The current case with a missense mutation in the MPZ gene (Thr65Ala) is also consistent with a CMT 1B disorder. Unfortunately, no audiogram was done, although by the patient’s own report a mild hearing loss may have been present at the time of death. Histopathology in this case was consistent with a myelinopathy of the auditory nerve as well as the vestibular and facial nerves bilaterally, similar to the neuropathological findings at autopsy demonstrating severe demyelination of motor and sensory roots and nearly complete demyelination in the periphery compared to near normal central myelination.

Hearing loss has been described in CMT 1A (PMP22 gene), [Alcin et al., 2000, Boerkoel et al., 2002, Kovach et al., 2002, Joo et al., 2004], in CMT 1B (MPZ gene) [Starr et al., 2003], in CMTX (X-linked PRPS-1 mutations) [Synofzik et al., 2014, Gandia et al., 2015], in CMT 4C [Yger et al., 2012, Silvera et al., 2017], and in CMT 4B3, [Manole et al., 2017]. Vestibular abnormalities detected by electrophysiology have been described in CMT [Poretti et al., 2013].

In addition to vestibular and auditory cranial nerve involvement, other cranial nerves have been described as being affected in various genetic subtypes of CMT, including electrophysiologic involvement of cranial nerves VII, IX, XII in CMT 1A [Kumagai-Eto et al., 2004], subclinical abnormalities in cranial nerves III and V and unilateral cranial nerve III palsy in CMT 1A [Posa et al., 2017], abnormalities in cranial nerves V and VII as detected by enlargement of the cranial foramina using MRI and CT, but without clinical symptoms in CMT 1A [Das et al., 2017], involvement of cranial nerves III, V, and VII as detected by radiographic analysis of cranial nerve foramina by CT and MRI in CMT 1A [Aho et al., 2004], cranial nerve X involvement in CMT of undefined subtype causing bilateral abductor vocal cord paralysis [Hollinger et al., 1979], electrophysiologic abnormalities of cranial nerves II, VII, VIII in CMT 1A [Triantafyllou et al., 1989], and electrophysiologic abnormalities of cranial nerve VII in CMT 1A and in CMT 3 [Glocker et al., 1999]. In addition, involvement of cranial nerves III, VIII, and X has been described in CMT 1D [Pareyson et al., 2000], vocal cord paresis and dysfunction of cranial nerve III in CMT 2C [Chen et al 2010], involvement of cranial nerve VII, IX, X, in CMT 3 [Boerkoel et al., 2001], vocal cord paresis in 8 out of 9 patients, and phrenic nerve dysfunction in eight of eight patients in CMT 4A [Sevilla et al., 2008], facial weakness in CMT 4B3 [Manole et al., 2017], and involvement of cranial nerves VII, VIII, IX, X in CMT 4C [Gooding et al., 2005, Colomer et al., 2006, Yger et al., 2012].

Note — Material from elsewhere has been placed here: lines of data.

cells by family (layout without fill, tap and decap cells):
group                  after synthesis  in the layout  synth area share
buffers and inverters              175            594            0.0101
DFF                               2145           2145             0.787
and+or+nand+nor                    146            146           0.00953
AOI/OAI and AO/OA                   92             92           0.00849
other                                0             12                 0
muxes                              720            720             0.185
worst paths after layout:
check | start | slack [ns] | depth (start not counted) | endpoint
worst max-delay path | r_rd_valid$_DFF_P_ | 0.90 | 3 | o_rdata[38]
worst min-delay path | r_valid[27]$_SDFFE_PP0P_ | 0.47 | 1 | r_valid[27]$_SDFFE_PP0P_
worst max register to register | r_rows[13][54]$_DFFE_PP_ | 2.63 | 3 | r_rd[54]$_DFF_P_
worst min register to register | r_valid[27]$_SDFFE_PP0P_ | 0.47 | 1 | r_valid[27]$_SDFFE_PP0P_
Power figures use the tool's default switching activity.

Despite electrophysiologic or radiologic evidence of cranial nerve involvement, in many cases there was no clinical evidence of dysfunction [Glocker et al., 1999, Kumagi-Eto et al., 2004, Das et al., 2017]. This is consistent with the findings in the current case in which there was no clinical evidence of vestibular or facial dysfunction, despite histologic evidence of a myelinopathy of both vestibular and facial nerves.

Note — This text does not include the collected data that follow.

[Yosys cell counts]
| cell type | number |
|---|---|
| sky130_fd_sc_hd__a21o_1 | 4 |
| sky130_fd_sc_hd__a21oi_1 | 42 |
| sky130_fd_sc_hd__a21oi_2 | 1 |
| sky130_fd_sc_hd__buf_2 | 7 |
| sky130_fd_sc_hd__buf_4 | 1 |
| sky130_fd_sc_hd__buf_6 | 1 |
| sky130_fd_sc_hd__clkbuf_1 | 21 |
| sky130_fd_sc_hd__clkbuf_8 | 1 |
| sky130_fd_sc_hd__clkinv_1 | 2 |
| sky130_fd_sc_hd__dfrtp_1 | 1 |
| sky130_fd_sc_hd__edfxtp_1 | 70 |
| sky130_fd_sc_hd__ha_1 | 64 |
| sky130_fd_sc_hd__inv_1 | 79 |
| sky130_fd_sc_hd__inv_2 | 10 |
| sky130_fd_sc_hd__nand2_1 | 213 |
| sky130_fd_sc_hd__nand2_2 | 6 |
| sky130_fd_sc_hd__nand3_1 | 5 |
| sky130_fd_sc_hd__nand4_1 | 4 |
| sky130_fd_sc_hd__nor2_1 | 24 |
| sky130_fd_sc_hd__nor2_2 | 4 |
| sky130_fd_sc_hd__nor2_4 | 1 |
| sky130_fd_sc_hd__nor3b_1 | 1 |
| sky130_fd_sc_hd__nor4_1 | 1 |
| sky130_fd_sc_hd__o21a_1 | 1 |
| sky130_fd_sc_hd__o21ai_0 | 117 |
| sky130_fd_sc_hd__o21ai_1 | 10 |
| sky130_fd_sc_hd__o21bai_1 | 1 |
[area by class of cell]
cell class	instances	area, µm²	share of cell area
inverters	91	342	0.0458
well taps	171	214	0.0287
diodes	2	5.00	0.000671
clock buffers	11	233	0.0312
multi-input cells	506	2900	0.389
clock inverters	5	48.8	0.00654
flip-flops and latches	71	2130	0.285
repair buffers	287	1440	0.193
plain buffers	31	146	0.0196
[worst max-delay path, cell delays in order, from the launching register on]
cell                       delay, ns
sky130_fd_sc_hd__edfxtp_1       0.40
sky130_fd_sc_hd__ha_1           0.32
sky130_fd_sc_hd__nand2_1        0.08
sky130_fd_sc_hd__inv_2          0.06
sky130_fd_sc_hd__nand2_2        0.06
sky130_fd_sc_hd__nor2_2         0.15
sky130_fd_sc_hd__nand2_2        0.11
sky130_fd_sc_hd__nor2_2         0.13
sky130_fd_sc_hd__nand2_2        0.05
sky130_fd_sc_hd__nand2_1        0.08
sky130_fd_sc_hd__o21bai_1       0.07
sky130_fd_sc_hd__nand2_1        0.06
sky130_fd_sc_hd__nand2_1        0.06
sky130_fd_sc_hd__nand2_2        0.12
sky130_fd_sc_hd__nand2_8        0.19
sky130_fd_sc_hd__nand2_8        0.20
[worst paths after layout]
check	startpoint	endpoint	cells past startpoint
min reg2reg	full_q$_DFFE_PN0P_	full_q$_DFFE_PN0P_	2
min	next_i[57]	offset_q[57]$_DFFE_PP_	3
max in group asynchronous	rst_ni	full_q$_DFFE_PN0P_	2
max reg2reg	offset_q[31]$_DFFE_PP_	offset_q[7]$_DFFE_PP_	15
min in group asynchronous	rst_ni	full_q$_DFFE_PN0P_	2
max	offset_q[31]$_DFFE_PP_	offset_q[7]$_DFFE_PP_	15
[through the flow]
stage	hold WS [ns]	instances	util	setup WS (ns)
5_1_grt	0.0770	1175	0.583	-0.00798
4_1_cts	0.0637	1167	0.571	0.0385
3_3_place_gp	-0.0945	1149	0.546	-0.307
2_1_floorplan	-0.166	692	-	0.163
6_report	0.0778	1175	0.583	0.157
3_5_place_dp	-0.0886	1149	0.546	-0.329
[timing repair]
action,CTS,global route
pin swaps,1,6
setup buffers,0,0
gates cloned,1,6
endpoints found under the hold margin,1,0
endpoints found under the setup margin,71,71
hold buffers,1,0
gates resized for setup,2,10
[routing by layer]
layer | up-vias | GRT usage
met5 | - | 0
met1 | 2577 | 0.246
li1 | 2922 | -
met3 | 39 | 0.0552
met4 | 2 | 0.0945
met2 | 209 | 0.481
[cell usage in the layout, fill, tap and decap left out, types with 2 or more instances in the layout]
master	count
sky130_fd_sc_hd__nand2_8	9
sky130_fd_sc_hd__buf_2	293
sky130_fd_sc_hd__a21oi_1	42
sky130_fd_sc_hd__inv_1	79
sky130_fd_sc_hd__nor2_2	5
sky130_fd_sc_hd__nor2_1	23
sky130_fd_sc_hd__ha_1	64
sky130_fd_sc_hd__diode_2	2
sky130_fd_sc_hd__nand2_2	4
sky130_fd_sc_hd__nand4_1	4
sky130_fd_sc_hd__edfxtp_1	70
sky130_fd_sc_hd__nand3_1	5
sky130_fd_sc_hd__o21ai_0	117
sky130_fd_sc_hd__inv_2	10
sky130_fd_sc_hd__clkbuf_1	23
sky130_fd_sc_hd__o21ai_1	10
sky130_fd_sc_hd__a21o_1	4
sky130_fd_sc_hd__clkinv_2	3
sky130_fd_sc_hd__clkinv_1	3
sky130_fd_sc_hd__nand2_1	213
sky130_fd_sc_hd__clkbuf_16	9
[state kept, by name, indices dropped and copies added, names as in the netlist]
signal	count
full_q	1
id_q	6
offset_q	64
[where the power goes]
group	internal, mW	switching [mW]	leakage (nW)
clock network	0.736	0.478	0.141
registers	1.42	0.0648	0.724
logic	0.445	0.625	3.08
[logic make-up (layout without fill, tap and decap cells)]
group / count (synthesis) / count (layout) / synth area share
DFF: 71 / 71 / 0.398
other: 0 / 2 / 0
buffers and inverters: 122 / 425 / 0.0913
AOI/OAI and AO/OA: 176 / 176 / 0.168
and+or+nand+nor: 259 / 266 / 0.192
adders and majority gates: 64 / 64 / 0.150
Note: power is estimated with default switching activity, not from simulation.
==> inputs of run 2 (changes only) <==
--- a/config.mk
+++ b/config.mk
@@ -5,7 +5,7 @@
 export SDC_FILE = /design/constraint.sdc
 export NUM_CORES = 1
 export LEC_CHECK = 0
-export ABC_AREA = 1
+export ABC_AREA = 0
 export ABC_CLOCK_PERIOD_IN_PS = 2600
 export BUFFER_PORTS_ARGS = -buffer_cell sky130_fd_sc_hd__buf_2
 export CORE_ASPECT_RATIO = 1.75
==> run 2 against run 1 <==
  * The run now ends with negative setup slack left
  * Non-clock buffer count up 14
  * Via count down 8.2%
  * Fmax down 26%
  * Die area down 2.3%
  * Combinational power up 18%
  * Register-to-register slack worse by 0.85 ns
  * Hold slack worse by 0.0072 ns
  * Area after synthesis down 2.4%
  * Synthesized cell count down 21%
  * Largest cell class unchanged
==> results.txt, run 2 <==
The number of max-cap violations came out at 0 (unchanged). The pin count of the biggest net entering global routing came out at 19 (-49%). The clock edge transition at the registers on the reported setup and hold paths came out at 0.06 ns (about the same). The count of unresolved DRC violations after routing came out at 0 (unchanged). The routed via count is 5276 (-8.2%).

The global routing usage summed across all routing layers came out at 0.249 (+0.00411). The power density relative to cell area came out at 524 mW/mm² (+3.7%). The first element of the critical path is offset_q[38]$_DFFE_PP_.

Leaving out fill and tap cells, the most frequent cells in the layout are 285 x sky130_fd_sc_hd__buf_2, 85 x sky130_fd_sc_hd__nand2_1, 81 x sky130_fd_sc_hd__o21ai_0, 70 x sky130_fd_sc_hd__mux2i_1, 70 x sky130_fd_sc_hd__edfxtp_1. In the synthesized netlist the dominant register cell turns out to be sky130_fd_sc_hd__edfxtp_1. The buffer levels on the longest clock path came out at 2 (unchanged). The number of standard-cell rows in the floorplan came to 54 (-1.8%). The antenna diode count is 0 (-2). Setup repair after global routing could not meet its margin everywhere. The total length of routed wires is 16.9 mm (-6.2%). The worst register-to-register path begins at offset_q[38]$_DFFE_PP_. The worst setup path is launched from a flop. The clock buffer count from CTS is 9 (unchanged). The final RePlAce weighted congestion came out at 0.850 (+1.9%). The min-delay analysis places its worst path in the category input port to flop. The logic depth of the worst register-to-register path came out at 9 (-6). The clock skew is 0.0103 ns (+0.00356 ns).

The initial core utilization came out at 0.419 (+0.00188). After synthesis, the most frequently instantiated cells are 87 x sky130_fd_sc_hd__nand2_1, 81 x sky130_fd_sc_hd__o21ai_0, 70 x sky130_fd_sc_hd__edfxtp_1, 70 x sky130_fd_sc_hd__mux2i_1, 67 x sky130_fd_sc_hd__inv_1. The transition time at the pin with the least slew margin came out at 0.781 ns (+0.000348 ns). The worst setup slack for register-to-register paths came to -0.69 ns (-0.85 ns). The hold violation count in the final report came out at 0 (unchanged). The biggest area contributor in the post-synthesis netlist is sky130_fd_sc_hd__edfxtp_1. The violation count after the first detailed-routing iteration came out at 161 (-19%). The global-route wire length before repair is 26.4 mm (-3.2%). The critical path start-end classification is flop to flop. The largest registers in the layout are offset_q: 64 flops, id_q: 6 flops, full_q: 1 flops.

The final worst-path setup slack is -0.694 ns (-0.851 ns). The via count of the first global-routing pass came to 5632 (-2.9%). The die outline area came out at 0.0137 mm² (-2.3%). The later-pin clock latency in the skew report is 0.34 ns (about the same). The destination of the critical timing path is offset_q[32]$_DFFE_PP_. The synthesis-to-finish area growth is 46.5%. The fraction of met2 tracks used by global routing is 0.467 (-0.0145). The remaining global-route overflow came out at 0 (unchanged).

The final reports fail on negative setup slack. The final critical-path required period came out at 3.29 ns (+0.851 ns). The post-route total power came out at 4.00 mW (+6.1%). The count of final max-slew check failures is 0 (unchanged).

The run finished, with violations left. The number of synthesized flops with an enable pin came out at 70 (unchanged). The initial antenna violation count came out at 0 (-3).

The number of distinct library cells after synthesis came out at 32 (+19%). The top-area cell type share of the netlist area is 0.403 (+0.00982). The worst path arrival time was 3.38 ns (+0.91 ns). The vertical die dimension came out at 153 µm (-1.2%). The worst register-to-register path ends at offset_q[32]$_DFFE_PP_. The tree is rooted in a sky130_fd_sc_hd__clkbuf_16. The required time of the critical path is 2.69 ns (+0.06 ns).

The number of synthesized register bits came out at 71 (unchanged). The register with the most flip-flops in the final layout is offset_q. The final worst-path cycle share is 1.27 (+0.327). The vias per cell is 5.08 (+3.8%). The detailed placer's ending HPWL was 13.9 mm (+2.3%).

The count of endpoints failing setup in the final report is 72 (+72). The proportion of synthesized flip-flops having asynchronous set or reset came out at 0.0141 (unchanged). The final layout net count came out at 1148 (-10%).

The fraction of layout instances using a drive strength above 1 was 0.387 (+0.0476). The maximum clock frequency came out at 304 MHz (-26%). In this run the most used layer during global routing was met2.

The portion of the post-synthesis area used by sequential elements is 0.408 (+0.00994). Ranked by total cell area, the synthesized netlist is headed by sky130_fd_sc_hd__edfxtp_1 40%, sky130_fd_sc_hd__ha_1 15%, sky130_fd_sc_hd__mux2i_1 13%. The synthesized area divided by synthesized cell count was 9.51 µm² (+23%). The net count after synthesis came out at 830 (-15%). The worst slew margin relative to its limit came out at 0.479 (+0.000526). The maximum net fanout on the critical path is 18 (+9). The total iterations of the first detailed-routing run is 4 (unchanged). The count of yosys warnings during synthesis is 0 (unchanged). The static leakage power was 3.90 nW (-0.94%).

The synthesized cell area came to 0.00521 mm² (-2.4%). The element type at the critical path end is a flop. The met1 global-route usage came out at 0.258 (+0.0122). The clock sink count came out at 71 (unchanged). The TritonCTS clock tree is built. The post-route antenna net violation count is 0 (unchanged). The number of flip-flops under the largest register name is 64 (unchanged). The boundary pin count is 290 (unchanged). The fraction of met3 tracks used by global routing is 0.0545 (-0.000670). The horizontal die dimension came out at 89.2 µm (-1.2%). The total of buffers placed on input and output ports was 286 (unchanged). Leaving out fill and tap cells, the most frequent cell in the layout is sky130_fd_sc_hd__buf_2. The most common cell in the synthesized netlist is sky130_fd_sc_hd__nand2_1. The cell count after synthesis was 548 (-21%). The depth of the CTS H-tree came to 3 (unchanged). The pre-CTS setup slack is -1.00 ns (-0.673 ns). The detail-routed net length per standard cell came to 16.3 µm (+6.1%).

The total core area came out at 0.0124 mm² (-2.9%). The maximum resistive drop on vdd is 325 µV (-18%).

The pathophysiology of cranial nerve dysfunction in CMT syndrome as evidenced by either electrophysiologic or clinical abnormalities, or both, is unknown. Findings in the current case suggest that in at least cranial nerves VII and VIII, a myelinopathy may have been causative.

Acknowledgments

Supported by grant #5R01DC000152-35, National Institute on Deafness and Other Communication Disorders, Bethesda, MD

Footnotes

There are no conflicts of interest reported by the authors of this manuscript.

All patients consented to the sharing of clinical information and pathologic findings.

The study protocol was approved by the Human Studies Committee under exemption #4.